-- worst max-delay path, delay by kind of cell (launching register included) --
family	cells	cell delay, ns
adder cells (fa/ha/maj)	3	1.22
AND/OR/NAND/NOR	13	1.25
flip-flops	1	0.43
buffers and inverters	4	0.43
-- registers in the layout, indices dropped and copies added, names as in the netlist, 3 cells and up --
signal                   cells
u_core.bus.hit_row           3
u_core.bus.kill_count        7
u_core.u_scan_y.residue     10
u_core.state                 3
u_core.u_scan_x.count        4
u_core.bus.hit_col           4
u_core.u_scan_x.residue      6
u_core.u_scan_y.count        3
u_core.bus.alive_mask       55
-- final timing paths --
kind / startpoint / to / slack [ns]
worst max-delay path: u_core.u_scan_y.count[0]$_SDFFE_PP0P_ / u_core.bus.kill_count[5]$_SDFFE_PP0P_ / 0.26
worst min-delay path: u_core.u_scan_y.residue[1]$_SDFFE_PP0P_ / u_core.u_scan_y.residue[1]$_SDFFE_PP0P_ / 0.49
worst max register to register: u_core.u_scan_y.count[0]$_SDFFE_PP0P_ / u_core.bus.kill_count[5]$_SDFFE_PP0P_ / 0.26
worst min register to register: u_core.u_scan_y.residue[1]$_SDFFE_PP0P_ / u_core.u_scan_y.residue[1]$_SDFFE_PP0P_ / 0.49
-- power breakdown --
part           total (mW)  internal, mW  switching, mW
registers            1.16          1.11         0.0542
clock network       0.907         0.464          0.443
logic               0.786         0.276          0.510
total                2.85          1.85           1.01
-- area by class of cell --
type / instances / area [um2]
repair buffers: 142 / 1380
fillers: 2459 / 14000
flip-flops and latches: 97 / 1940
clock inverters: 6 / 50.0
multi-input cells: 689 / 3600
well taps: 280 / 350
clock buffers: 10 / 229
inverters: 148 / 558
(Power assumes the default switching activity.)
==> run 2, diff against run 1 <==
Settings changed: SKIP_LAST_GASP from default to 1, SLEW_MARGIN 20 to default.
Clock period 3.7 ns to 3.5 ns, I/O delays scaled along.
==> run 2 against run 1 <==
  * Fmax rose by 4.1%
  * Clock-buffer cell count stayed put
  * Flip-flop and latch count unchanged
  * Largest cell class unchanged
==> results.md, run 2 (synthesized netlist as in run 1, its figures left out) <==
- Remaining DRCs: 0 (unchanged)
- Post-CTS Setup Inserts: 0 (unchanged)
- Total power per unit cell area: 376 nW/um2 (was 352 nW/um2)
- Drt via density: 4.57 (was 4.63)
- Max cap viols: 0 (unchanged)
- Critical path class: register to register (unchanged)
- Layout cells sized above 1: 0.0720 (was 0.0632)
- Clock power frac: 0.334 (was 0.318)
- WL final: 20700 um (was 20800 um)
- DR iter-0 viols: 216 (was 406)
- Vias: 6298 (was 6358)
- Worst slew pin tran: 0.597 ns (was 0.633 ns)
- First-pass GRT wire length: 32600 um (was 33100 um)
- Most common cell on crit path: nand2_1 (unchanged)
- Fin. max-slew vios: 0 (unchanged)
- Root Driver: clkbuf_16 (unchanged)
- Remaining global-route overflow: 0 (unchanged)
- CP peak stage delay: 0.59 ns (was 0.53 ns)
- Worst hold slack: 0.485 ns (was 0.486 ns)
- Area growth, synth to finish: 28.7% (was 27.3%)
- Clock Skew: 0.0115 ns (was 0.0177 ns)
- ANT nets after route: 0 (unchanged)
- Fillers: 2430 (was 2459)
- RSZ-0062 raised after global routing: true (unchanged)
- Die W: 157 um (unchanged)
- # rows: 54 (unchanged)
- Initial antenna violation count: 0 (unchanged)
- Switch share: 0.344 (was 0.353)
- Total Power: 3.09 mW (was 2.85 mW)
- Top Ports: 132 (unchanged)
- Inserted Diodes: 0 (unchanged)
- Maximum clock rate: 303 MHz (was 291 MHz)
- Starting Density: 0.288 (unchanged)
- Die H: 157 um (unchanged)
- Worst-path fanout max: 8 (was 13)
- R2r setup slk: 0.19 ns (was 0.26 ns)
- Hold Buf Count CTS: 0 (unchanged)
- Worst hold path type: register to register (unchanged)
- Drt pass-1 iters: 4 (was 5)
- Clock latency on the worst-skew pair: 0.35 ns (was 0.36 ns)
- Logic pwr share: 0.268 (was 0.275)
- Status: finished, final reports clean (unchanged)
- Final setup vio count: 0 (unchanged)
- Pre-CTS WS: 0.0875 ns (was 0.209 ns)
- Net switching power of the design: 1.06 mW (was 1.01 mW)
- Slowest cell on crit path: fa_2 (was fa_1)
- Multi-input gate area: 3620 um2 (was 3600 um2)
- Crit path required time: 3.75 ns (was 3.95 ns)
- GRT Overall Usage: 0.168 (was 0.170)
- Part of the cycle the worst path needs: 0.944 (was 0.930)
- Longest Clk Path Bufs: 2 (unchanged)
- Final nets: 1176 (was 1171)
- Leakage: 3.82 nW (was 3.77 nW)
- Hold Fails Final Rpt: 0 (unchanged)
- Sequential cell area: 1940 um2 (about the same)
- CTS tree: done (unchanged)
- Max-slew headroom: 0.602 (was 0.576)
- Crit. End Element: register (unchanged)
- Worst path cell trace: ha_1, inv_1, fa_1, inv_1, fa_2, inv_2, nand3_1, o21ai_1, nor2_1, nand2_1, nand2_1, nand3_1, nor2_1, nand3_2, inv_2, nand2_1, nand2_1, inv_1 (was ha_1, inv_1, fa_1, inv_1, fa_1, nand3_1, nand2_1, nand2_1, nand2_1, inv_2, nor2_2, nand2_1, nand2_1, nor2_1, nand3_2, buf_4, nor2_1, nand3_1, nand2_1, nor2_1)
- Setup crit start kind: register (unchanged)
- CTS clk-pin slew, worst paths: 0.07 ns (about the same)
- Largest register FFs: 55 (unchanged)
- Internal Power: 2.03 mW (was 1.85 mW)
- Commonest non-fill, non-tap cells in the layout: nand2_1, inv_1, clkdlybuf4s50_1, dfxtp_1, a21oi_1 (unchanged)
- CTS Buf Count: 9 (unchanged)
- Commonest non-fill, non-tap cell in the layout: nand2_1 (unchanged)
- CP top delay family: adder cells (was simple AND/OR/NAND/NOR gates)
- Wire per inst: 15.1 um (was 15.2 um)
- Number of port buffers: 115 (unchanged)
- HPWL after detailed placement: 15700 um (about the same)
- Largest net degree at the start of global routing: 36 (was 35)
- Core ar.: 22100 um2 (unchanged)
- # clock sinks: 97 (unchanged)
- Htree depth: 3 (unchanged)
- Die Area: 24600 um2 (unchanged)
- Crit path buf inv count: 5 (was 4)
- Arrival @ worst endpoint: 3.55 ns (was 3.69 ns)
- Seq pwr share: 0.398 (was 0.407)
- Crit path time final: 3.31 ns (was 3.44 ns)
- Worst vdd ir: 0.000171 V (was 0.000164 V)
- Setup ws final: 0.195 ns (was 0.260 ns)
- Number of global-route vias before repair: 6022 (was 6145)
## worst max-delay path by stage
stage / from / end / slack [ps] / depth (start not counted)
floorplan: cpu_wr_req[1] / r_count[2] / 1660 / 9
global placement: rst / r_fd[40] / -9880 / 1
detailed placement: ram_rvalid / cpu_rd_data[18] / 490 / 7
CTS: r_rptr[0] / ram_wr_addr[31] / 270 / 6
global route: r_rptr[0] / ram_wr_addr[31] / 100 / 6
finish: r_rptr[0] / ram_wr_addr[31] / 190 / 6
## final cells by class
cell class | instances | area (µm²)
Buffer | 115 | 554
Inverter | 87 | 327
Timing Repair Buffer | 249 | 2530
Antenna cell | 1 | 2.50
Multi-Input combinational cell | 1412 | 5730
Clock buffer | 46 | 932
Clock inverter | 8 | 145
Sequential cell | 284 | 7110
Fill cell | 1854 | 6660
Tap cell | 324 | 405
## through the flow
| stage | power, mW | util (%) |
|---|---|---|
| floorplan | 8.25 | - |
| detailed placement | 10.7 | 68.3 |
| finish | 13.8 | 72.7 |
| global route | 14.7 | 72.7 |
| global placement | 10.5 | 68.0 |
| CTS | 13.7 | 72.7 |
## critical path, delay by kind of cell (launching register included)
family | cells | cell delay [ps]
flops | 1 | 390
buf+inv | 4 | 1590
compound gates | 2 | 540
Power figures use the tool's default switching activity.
--------------------------------
**Brief**
For the material above, reproduce exactly the lines from the line with "- Multi-input gate" to the line with "- CP top delay", inclusive, and exclude all others.

**Completed task**
- Multi-input gate area: 3620 um2 (was 3600 um2)
- Crit path required time: 3.75 ns (was 3.95 ns)
- GRT Overall Usage: 0.168 (was 0.170)
- Part of the cycle the worst path needs: 0.944 (was 0.930)
- Longest Clk Path Bufs: 2 (unchanged)
- Final nets: 1176 (was 1171)
- Leakage: 3.82 nW (was 3.77 nW)
- Hold Fails Final Rpt: 0 (unchanged)
- Sequential cell area: 1940 um2 (about the same)
- CTS tree: done (unchanged)
- Max-slew headroom: 0.602 (was 0.576)
- Crit. End Element: register (unchanged)
- Worst path cell trace: ha_1, inv_1, fa_1, inv_1, fa_2, inv_2, nand3_1, o21ai_1, nor2_1, nand2_1, nand2_1, nand3_1, nor2_1, nand3_2, inv_2, nand2_1, nand2_1, inv_1 (was ha_1, inv_1, fa_1, inv_1, fa_1, nand3_1, nand2_1, nand2_1, nand2_1, inv_2, nor2_2, nand2_1, nand2_1, nor2_1, nand3_2, buf_4, nor2_1, nand3_1, nand2_1, nor2_1)
- Setup crit start kind: register (unchanged)
- CTS clk-pin slew, worst paths: 0.07 ns (about the same)
- Largest register FFs: 55 (unchanged)
- Internal Power: 2.03 mW (was 1.85 mW)
- Commonest non-fill, non-tap cells in the layout: nand2_1, inv_1, clkdlybuf4s50_1, dfxtp_1, a21oi_1 (unchanged)
- CTS Buf Count: 9 (unchanged)
- Commonest non-fill, non-tap cell in the layout: nand2_1 (unchanged)
- CP top delay family: adder cells (was simple AND/OR/NAND/NOR gates)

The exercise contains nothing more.